そして、フィリヤの願う声に導かれたのが、ファリア、というわけだ。
「言うまいか迷ってたんだけどさ、ファリアって何者なの?」
好機、とばかりにフィリヤは最も重要な質問をぶつける。
「私は…世界を守る存在、の様なもの。本来は世界の異常事態を止めるために、私を呼ぶ願った存在とともに異常を防ぐ。…なんだけど今回ばかりは異常も異常だった。なんせ一度世界が滅んだあとなんですもの。」
難しい授業を受けるかの様に、必死に頭を整理しながらファリアの話を聞く。
世界の異常事態だなんて、スケールが大きすぎてまだ実感がわかない。
でも、やっぱりファリアが嘘や冗談を言ってるようには思えなかった。
「それって、神様ってこと?」
「そう、そうね。君たちの言う神なんだよ、私は」
その言葉を噛みしめる。
そんな彼女を見て、ファリアは微笑む。
(あぁ…
「フィリヤ、今私達が向かうべきはどこだと思う?」
少し暗くなった雰囲気をかき消すため、いつもより明るく話しかける。
「そうね〜、………えっとー、世界は滅んじゃったんだよね?………何処に行けばいいの!!?」
ファリアの努力虚しく、事態の深刻さは際限なく彼女らに襲いかかる。
「とりあえずはね、この世界からの脱出をしなきゃいけない。

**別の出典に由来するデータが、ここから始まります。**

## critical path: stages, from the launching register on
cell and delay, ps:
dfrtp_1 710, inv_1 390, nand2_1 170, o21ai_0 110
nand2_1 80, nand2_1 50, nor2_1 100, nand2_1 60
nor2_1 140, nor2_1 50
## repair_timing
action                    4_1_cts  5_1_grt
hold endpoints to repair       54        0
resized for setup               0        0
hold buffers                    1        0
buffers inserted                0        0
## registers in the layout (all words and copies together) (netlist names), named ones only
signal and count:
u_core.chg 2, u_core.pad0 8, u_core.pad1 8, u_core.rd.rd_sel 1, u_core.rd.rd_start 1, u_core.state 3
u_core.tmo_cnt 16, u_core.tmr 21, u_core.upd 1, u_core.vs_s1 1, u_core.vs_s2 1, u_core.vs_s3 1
$ cat src/rtl/router_pkg.sv
// Shared types for the per-master request router.
package router_pkg;

    typedef enum logic [1:0] {
        IDLE      = 2'd0,
        REQ       = 2'd1,
        WAIT_RESP = 2'd2,
        ERR       = 2'd3
    } state_t;

    typedef enum logic {
        CMD_READ  = 1'b0,
        CMD_WRITE = 1'b1
    } cmd_t;

endpackage

$ cat src/rtl/master_request_router_slave_addr_decoder.sv
// Select field to one-hot slave decode; handles non-power-of-two slave counts.
module slave_addr_decoder #(
    parameter int QTY_OF_DEVICES = 4,
    parameter int SEL_W          = $clog2(QTY_OF_DEVICES)
) (
    input  logic [SEL_W-1:0]          sel,
    input  logic                      en,
    output logic [QTY_OF_DEVICES-1:0] onehot,
    output logic                      in_range
);

    // Codes at or above QTY_OF_DEVICES match no bit, so in_range falls out.
    always_comb begin
        onehot = '0;
        for (int i = 0; i < QTY_OF_DEVICES; i++) begin
            onehot[i] = en && (sel == SEL_W'(i));
        end
    end

    assign in_range = |onehot;

endmodule
[src/rtl/cfg_loader.sv]
// cfg_loader: collects NUM_CELLS config words into a shadow bank, then commits
// the whole bank to config_sig on a single edge so cells never see a mix of
// old and new settings.
// Optional feature macro: CFG_LOADER_PARITY_EN (per-word odd parity, abort on error).
module cfg_loader #(
  parameter int NUM_CELLS  = 16,
  parameter int CFG_WIDTH  = 4,
  parameter int DATA_WIDTH = 32
) (
  input  logic                           clk,
  input  logic                           reset,
  input  logic                           start,
  input  logic                           in_valid,
  input  logic [DATA_WIDTH-1:0]          in_data,
  output logic                           in_ready,
  output logic [NUM_CELLS*CFG_WIDTH-1:0] config_sig,
  output logic                           busy,
  output logic                           done,
  output logic                           err
);

  localparam int              IDX_W    = (NUM_CELLS > 1) ? $clog2(NUM_CELLS) : 1;
  localparam logic [IDX_W-1:0] LAST_IDX = IDX_W'(NUM_CELLS - 1);

  typedef enum logic [1:0] {
    S_IDLE,
    S_LOAD,
    S_COMMIT
  } state_t;

  state_t                         r_state;
  state_t                         w_next_state;
  logic [IDX_W-1:0]               r_index;
  logic [CFG_WIDTH-1:0]           r_shadow [NUM_CELLS];
  logic [NUM_CELLS*CFG_WIDTH-1:0] r_config;
  logic                           r_done;
  logic                           w_accept;
  logic                           w_last;
  logic                           w_start_load;
  logic                           w_parity_bad;
  logic                           w_unused_data;

  assign w_accept     = in_valid & in_ready;
  assign w_last       = (r_index == LAST_IDX);
  assign w_start_load = (r_state == S_IDLE) && start;

`ifdef CFG_LOADER_PARITY_EN
  // The parity bit makes the XOR of bits [CFG_WIDTH:0] equal to 1.
  assign w_parity_bad  = ~(^in_data[CFG_WIDTH:0]);
  assign w_unused_data = ^{1'b0, in_data[DATA_WIDTH-1:CFG_WIDTH]};
`else
  assign w_parity_bad  = 1'b0;
  assign w_unused_data = ^in_data[DATA_WIDTH-1:CFG_WIDTH];
`endif

  // State register.
  always_ff @(posedge clk or posedge reset) begin
    // NOTE: sequential state uses non-blocking assignments so every register
    // samples pre-edge values regardless of block ordering.
    if (reset) r_state <= S_IDLE;
    else       r_state <= w_next_state;
  end

  // Next-state logic: start opens a load, the last good word commits, a bad word aborts.
  always_comb begin
    // NOTE: default first, so no path leaves w_next_state unassigned (no latch).
    w_next_state = r_state;
    case (r_state)
      S_IDLE:   if (start) w_next_state = S_LOAD;
      S_LOAD: begin
        if (w_accept) begin
          if (w_parity_bad) w_next_state = S_IDLE;
          else if (w_last)  w_next_state = S_COMMIT;
        end
      end
      S_COMMIT: w_next_state = S_IDLE;
      default:  w_next_state = S_IDLE;
    endcase
  end

  // Output decode: words are taken only in LOAD; busy spans LOAD and COMMIT.
  always_comb begin
    in_ready = 1'b0;
    busy     = 1'b0;
    case (r_state)
      S_LOAD: begin
        in_ready = 1'b1;
        busy     = 1'b1;
      end
      S_COMMIT: busy = 1'b1;
      default: ;
    endcase
  end

  // Word index and shadow bank: each good word fills the next slot; the index parks on the last slot.
  always_ff @(posedge clk or posedge reset) begin
    if (reset) begin
      r_index <= '0;
      // NOTE: the shadow bank is cleared on reset so no stale slot survives a
      // reset; this keeps it in flops rather than a RAM macro.
      for (int k = 0; k < NUM_CELLS; k++) r_shadow[k] <= '0;
    end else if (w_start_load) begin
      r_index <= '0;
    end else if (w_accept && !w_parity_bad) begin
      r_shadow[r_index] <= in_data[CFG_WIDTH-1:0];
      if (!w_last) r_index <= r_index + 1'b1;
    end
  end

  // Commit: copy the whole bank at once and raise done for the following cycle.
  always_ff @(posedge clk or posedge reset) begin
    if (reset) begin
      r_config <= '0;
      r_done   <= 1'b0;
    end else begin
      r_done <= (r_state == S_COMMIT);
      if (r_state == S_COMMIT) begin
        for (int k = 0; k < NUM_CELLS; k++) r_config[k*CFG_WIDTH +: CFG_WIDTH] <= r_shadow[k];
      end
    end
  end

`ifdef CFG_LOADER_PARITY_EN
  logic r_err;

  // Sticky error: set by a bad-parity word, cleared only when a new load starts.
  always_ff @(posedge clk or posedge reset) begin
    if (reset)                         r_err <= 1'b0;
    else if (w_start_load)             r_err <= 1'b0;
    else if (w_accept && w_parity_bad) r_err <= 1'b1;
  end

  assign err = r_err;
`else
  assign err = 1'b0;
`endif

  assign config_sig = r_config;
  assign done       = r_done;

endmodule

言うなれば別の世界に逃げるってことかな」
「…!できるの!?」
「当然、というかそれしかできることがないわ」
ファリア曰く、それが最終手段なのだと。
「あの大きな塔が見える?かろうじて建物としての姿を保っているあれ。おそらくあそこにこの異常事態の黒幕がいる。それを倒してから、別の世界でゆっくりとこれからどうするかを考えると良いわ。」
どこか、ファリアの言葉はどこか他人事で、まるで「別の世界には一緒に行けない。」と言っているみたいだった。
でも、フィリヤにそれを指摘する余裕も勇気もない。
時は戻って、悲しき化け物との戦闘終了後
目的の塔が目前に迫っていた。
何回かの戦闘はあったが、どれも危機と呼べるものではなかった。
しかし、人生というものは残念ながら、そう平坦には進んでいかないのだ。
「よぉ、嬢ちゃん達。こんなところで何してる?」
残念なことに、フィリヤの叫び声に釣られて出てきたのは、化け物達だけではなかったようだった。